■ Provided information:
File: config.mk
export PLATFORM = sky130hd
export DESIGN_NAME = drenaje_salida
export DESIGN_NICKNAME = d
export VERILOG_FILES = /design/src/rtl/drenaje_salida.sv
export SDC_FILE = /design/constraint.sdc
export NUM_CORES = 1
export LEC_CHECK = 0
export CORE_ASPECT_RATIO = 0.6
export CORE_MARGIN = 2
export CORE_UTILIZATION = 50
export DETAILED_ROUTE_END_ITERATION = 12
export PLACE_DENSITY = 0.85
export SETUP_SLACK_MARGIN = 0.5
export SYNTH_ARGS = -nofsm -noshare
export SYNTH_HDL_FRONTEND = slang
export SYNTH_SLANG_ARGS = --single-unit
File: constraint.sdc
create_clock -name clk -period 4.5 [get_ports clk]
set_clock_uncertainty 0.15 [all_clocks]
set_input_delay 1.35 -clock clk [delete_from_list [all_inputs] [get_ports clk]]
set_output_delay 1.35 -clock clk [all_outputs]
set_load 0.1 [all_outputs]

■ Activity: Every record above is to be written out exactly.

■ Answer for the task:
File: config.mk
export PLATFORM = sky130hd
export DESIGN_NAME = drenaje_salida
export DESIGN_NICKNAME = d
export VERILOG_FILES = /design/src/rtl/drenaje_salida.sv
export SDC_FILE = /design/constraint.sdc
export NUM_CORES = 1
export LEC_CHECK = 0
export CORE_ASPECT_RATIO = 0.6
export CORE_MARGIN = 2
export CORE_UTILIZATION = 50
export DETAILED_ROUTE_END_ITERATION = 12
export PLACE_DENSITY = 0.85
export SETUP_SLACK_MARGIN = 0.5
export SYNTH_ARGS = -nofsm -noshare
export SYNTH_HDL_FRONTEND = slang
export SYNTH_SLANG_ARGS = --single-unit
File: constraint.sdc
create_clock -name clk -period 4.5 [get_ports clk]
set_clock_uncertainty 0.15 [all_clocks]
set_input_delay 1.35 -clock clk [delete_from_list [all_inputs] [get_ports clk]]
set_output_delay 1.35 -clock clk [all_outputs]
set_load 0.1 [all_outputs]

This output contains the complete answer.